Entries shown
-- Opening Marker --

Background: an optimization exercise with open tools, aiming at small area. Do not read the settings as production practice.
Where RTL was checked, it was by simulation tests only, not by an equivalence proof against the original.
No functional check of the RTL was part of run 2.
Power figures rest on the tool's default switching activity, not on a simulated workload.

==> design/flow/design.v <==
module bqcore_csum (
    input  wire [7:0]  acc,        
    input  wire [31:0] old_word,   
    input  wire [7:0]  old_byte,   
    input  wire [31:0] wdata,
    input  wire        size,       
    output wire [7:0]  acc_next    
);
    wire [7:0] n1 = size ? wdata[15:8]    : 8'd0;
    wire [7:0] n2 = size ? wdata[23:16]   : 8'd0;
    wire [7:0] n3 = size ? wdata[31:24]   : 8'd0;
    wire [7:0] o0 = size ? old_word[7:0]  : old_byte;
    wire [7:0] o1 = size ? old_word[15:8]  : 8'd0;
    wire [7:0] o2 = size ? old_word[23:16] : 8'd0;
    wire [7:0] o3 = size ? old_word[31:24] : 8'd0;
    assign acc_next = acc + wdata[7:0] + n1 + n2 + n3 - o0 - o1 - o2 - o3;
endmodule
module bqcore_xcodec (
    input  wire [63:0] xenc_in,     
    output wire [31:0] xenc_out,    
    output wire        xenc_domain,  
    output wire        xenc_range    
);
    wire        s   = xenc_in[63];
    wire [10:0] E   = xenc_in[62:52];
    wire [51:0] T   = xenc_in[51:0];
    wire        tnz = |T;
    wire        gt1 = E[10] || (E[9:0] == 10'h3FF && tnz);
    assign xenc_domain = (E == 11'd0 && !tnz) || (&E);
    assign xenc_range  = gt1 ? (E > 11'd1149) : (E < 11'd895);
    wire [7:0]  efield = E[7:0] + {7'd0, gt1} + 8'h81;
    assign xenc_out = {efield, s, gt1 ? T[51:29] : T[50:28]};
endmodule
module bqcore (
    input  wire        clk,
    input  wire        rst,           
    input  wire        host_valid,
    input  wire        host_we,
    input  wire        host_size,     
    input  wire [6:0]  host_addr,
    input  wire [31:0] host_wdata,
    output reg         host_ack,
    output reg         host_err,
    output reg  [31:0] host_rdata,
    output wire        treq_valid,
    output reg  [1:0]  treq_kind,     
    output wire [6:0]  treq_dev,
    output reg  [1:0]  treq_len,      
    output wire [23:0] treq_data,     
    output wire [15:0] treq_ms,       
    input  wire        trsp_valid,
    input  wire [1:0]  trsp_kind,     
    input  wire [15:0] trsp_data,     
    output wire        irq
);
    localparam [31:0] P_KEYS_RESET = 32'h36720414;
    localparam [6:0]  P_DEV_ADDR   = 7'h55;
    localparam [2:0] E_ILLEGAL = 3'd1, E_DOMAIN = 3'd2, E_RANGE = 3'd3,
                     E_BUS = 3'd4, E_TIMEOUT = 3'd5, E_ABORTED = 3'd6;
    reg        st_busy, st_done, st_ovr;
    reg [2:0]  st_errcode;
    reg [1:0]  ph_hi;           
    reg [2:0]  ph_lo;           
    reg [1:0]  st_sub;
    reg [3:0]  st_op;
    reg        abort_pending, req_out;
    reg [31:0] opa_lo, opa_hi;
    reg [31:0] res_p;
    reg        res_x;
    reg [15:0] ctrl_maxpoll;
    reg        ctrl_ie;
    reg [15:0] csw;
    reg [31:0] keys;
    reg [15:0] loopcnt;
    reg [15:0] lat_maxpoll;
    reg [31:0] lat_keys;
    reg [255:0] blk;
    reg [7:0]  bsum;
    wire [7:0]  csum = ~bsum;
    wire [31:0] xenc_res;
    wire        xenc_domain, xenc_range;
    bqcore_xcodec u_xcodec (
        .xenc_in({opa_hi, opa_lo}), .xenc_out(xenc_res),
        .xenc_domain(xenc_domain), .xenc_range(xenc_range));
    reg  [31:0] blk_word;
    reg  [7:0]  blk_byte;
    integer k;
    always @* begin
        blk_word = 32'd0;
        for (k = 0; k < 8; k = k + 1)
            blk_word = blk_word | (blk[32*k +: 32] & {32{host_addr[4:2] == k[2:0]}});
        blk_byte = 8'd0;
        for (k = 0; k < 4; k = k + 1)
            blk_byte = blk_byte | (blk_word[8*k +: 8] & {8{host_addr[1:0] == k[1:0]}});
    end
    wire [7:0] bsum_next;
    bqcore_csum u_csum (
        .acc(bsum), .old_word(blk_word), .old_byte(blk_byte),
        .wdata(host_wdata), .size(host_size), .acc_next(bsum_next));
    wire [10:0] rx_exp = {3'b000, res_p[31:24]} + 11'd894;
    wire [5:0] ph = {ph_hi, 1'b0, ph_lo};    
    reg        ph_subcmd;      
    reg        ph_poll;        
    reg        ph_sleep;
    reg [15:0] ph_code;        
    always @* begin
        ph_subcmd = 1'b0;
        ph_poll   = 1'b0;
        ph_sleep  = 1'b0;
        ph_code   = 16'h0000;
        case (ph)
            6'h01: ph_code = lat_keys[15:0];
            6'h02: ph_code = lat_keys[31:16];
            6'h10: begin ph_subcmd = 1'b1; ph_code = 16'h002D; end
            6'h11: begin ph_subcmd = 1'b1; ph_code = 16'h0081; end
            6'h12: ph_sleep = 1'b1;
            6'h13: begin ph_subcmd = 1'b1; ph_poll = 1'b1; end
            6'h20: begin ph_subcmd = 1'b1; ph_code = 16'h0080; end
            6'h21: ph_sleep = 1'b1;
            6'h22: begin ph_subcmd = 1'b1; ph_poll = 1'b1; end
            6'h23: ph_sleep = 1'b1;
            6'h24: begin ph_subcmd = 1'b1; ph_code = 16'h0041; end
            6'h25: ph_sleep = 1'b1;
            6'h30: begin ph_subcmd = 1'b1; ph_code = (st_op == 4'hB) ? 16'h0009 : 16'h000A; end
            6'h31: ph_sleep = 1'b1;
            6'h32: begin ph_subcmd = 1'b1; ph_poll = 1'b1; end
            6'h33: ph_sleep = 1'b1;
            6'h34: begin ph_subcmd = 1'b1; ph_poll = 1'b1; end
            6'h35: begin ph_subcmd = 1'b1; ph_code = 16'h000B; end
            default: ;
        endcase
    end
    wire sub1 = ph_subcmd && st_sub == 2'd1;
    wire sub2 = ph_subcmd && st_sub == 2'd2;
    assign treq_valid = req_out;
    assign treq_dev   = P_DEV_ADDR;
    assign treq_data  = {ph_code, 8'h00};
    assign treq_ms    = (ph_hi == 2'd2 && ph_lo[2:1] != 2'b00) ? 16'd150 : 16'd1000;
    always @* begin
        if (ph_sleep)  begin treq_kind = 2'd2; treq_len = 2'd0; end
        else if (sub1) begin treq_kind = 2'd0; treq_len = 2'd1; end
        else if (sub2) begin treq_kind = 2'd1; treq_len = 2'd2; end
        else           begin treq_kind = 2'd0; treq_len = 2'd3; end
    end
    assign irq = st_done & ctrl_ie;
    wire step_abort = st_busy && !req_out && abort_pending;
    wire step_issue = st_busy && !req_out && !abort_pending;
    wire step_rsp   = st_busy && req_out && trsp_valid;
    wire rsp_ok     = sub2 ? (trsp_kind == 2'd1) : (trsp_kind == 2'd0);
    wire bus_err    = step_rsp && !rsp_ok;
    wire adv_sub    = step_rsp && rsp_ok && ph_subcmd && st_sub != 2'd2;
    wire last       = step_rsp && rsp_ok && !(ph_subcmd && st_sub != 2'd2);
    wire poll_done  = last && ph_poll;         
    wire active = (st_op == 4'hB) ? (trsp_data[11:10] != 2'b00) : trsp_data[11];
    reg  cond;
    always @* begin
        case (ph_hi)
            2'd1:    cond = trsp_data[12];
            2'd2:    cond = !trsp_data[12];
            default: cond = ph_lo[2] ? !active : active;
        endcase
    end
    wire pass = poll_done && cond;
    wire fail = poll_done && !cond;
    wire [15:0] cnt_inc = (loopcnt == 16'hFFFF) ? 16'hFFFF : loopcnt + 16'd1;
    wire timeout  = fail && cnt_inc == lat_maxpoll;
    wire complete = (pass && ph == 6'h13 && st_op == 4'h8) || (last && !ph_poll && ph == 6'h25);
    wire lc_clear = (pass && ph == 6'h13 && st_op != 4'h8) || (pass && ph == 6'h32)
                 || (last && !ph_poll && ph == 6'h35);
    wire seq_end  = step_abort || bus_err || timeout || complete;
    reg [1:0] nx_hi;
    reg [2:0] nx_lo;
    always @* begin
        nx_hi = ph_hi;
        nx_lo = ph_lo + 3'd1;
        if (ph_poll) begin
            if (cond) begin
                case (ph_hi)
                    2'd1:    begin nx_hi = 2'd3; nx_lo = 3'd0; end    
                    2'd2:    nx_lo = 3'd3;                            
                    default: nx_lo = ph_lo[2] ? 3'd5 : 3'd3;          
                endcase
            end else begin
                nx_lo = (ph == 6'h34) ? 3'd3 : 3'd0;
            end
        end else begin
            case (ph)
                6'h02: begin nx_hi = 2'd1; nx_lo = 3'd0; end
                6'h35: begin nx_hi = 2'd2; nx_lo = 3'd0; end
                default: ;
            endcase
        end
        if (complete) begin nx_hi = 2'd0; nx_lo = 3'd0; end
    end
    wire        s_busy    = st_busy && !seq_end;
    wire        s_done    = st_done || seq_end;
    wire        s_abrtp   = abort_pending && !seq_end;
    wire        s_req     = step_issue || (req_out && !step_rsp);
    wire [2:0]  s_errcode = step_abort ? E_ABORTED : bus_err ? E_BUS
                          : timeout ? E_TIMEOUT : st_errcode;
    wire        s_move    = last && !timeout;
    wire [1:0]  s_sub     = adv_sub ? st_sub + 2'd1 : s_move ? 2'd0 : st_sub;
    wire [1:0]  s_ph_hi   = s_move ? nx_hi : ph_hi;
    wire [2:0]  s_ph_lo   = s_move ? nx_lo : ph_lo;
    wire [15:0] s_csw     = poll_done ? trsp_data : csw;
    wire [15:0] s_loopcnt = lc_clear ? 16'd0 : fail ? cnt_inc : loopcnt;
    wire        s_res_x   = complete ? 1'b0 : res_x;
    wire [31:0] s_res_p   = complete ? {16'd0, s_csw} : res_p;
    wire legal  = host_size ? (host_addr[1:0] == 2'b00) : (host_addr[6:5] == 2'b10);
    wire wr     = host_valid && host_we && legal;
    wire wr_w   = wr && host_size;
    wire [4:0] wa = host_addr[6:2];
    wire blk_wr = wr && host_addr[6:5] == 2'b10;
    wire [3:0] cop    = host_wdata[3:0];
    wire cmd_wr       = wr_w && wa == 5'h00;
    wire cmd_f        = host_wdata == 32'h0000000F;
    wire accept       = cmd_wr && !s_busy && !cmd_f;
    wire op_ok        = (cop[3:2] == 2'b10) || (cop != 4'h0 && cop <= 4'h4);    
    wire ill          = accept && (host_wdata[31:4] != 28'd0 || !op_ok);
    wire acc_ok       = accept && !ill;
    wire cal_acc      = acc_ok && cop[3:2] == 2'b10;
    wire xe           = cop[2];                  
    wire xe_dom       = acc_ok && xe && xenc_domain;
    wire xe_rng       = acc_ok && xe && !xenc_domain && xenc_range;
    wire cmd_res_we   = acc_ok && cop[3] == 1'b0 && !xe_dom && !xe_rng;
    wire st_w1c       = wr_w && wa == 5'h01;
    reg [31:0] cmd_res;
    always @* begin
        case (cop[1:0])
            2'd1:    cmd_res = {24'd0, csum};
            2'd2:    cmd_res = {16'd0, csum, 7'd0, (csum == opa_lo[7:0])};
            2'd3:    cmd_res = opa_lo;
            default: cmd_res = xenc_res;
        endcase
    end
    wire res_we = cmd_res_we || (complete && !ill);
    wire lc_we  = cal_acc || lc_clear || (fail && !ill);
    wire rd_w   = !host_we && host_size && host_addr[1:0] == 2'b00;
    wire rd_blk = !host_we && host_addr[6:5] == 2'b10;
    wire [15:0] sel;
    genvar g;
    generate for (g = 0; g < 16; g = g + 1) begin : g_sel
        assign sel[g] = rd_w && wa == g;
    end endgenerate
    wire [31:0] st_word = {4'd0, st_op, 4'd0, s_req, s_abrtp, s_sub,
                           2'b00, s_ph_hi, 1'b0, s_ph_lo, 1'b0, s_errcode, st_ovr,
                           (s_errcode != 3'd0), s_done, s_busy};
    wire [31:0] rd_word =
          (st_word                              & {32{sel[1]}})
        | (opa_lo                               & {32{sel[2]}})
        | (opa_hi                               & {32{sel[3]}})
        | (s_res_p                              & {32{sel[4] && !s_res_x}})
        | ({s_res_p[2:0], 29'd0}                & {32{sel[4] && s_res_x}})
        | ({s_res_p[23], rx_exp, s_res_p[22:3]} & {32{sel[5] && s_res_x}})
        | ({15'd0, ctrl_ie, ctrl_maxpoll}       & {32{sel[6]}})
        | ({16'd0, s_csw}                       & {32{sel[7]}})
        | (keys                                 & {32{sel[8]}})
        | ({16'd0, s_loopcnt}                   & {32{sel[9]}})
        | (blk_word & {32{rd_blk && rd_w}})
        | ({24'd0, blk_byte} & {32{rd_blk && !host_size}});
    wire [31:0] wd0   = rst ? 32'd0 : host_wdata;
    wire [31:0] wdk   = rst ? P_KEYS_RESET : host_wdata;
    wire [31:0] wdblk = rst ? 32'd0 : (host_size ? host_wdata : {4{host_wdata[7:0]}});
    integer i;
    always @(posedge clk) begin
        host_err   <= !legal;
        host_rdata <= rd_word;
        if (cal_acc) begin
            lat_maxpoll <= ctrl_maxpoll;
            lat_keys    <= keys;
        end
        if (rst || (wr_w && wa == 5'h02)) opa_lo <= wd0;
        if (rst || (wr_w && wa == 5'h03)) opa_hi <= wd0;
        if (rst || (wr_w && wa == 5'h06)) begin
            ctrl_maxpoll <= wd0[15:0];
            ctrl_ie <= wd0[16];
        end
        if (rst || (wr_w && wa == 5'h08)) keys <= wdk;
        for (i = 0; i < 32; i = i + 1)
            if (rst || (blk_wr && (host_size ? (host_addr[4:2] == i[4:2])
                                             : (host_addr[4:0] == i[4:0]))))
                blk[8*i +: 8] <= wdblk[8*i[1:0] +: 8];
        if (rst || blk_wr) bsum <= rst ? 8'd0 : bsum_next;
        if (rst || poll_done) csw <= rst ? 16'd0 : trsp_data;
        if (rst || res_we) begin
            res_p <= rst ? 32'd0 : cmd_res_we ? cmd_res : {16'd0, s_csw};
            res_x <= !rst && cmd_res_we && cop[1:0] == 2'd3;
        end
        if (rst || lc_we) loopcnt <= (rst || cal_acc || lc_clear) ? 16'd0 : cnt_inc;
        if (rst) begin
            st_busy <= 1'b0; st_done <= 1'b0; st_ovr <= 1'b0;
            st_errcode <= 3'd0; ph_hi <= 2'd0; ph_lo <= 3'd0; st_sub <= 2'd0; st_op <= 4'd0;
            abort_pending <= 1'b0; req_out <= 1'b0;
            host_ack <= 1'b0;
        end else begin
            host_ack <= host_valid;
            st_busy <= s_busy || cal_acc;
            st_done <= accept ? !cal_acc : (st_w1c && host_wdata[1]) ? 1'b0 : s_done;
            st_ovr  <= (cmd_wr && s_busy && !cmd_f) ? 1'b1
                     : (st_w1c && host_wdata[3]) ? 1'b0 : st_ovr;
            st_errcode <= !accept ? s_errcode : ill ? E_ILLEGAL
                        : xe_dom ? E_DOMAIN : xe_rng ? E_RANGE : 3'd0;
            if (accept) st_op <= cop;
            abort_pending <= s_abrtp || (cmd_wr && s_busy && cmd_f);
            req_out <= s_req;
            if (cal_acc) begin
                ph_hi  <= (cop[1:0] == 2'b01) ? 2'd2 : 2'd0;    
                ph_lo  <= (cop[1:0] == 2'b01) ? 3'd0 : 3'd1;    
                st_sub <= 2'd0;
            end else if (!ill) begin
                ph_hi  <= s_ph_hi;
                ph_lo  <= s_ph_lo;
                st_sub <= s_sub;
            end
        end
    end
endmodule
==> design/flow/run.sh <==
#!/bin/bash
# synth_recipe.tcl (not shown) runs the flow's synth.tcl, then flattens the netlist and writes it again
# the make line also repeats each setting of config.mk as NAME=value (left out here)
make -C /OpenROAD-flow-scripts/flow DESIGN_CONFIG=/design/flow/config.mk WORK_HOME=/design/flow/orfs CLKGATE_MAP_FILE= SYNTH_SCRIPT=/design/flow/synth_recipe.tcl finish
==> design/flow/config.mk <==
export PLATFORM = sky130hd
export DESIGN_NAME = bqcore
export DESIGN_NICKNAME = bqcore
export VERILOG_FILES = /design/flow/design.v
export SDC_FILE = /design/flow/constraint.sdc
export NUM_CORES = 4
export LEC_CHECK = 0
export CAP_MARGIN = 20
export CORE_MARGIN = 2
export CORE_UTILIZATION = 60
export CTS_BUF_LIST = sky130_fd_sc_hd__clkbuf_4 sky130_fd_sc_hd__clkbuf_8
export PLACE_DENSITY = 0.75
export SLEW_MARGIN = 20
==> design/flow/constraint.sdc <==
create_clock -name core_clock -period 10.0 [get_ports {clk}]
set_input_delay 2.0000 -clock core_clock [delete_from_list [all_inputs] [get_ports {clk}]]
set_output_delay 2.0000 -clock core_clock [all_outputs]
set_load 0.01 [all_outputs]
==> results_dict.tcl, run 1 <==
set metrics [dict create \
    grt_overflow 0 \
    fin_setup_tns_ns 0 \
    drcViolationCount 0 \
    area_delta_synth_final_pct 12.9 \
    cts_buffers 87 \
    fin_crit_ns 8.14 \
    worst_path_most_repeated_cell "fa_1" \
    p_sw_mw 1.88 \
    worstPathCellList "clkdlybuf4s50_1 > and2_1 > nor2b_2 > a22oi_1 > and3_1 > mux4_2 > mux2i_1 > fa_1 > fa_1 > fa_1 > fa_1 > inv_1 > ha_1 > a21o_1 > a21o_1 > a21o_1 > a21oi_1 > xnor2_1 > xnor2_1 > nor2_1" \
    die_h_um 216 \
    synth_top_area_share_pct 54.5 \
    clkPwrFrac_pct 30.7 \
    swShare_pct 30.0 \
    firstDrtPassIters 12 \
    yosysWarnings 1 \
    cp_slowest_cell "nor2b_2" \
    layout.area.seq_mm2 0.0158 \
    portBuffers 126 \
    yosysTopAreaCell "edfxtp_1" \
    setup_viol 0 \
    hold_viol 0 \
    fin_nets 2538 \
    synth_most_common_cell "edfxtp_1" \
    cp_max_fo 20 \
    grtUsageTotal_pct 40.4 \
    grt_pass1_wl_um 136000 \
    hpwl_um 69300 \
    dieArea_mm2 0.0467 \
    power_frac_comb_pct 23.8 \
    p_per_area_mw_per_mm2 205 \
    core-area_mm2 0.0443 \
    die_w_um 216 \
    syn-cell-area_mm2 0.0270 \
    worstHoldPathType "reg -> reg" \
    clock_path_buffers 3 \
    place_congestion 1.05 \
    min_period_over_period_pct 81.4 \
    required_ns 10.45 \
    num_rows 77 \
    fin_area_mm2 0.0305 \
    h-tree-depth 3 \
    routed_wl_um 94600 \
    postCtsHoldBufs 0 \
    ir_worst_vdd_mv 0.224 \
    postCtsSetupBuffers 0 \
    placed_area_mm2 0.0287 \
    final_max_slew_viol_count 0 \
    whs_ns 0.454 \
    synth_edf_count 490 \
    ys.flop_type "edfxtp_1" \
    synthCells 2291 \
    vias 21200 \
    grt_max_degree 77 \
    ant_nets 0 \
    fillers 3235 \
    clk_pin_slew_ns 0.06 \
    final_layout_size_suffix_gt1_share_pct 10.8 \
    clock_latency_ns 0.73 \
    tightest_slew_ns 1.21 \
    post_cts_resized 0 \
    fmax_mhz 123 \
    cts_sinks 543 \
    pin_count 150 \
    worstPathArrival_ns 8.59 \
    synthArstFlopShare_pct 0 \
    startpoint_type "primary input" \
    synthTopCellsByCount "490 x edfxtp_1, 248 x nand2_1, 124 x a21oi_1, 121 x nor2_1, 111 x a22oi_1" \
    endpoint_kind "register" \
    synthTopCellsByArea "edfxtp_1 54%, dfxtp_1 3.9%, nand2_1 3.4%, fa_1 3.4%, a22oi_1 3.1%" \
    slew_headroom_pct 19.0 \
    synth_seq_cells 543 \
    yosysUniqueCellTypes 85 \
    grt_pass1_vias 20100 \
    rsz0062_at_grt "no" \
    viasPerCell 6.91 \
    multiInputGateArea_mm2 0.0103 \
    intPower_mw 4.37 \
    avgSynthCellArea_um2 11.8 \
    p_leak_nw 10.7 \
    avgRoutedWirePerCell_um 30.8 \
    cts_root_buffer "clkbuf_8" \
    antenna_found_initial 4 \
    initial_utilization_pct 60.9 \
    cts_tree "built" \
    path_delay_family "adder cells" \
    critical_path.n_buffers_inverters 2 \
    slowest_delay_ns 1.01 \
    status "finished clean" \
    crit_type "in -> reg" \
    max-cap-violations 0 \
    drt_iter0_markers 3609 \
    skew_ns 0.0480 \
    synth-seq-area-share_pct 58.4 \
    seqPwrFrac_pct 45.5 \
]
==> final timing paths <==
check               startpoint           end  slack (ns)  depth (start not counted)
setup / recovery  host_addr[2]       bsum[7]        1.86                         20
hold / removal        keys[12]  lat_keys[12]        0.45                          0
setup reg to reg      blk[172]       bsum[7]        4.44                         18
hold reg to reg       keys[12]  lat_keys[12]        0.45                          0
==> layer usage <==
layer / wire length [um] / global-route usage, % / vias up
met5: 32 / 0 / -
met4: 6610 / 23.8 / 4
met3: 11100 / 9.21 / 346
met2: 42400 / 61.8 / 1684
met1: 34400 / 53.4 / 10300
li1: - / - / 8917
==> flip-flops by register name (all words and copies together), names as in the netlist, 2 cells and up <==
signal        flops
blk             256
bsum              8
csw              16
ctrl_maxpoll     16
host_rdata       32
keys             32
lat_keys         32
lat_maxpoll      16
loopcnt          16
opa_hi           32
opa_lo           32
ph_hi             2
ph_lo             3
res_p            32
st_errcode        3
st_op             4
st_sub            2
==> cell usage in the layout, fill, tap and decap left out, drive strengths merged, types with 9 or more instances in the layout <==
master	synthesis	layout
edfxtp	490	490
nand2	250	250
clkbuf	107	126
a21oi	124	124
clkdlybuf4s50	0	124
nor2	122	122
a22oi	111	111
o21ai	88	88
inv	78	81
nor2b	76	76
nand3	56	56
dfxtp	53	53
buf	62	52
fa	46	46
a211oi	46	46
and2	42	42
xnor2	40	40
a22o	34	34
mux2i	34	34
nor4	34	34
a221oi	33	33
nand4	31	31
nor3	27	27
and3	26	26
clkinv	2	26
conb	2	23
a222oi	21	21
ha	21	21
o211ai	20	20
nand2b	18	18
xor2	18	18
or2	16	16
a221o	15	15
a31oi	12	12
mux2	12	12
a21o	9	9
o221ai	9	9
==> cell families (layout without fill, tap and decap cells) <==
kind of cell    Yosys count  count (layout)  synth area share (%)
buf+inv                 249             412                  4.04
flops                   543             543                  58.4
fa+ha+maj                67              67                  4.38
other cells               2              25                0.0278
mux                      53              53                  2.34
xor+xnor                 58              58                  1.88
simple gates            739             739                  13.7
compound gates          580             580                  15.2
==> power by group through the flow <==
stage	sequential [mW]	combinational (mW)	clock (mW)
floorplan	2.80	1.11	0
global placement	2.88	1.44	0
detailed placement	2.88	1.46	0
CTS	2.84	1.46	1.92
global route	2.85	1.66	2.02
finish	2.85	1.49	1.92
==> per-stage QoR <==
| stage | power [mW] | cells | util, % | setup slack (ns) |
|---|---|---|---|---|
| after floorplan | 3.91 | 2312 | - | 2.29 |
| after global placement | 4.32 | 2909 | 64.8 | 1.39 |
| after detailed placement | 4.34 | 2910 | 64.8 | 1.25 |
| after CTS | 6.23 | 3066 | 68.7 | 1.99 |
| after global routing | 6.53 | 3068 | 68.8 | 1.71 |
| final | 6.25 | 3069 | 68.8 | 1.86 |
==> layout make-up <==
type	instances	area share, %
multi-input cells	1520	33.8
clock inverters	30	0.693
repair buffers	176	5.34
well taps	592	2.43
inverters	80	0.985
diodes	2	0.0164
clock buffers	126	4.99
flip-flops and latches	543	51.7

-- Closing Marker --

What this task involves
The lines above from the one containing "No functional check" through the one containing "wire [7:0] n1" are to be set down exactly, and no others.

Response below
No functional check of the RTL was part of run 2.
Power figures rest on the tool's default switching activity, not on a simulated workload.

==> design/flow/design.v <==
module bqcore_csum (
    input  wire [7:0]  acc,        
    input  wire [31:0] old_word,   
    input  wire [7:0]  old_byte,   
    input  wire [31:0] wdata,
    input  wire        size,       
    output wire [7:0]  acc_next    
);
    wire [7:0] n1 = size ? wdata[15:8]    : 8'd0;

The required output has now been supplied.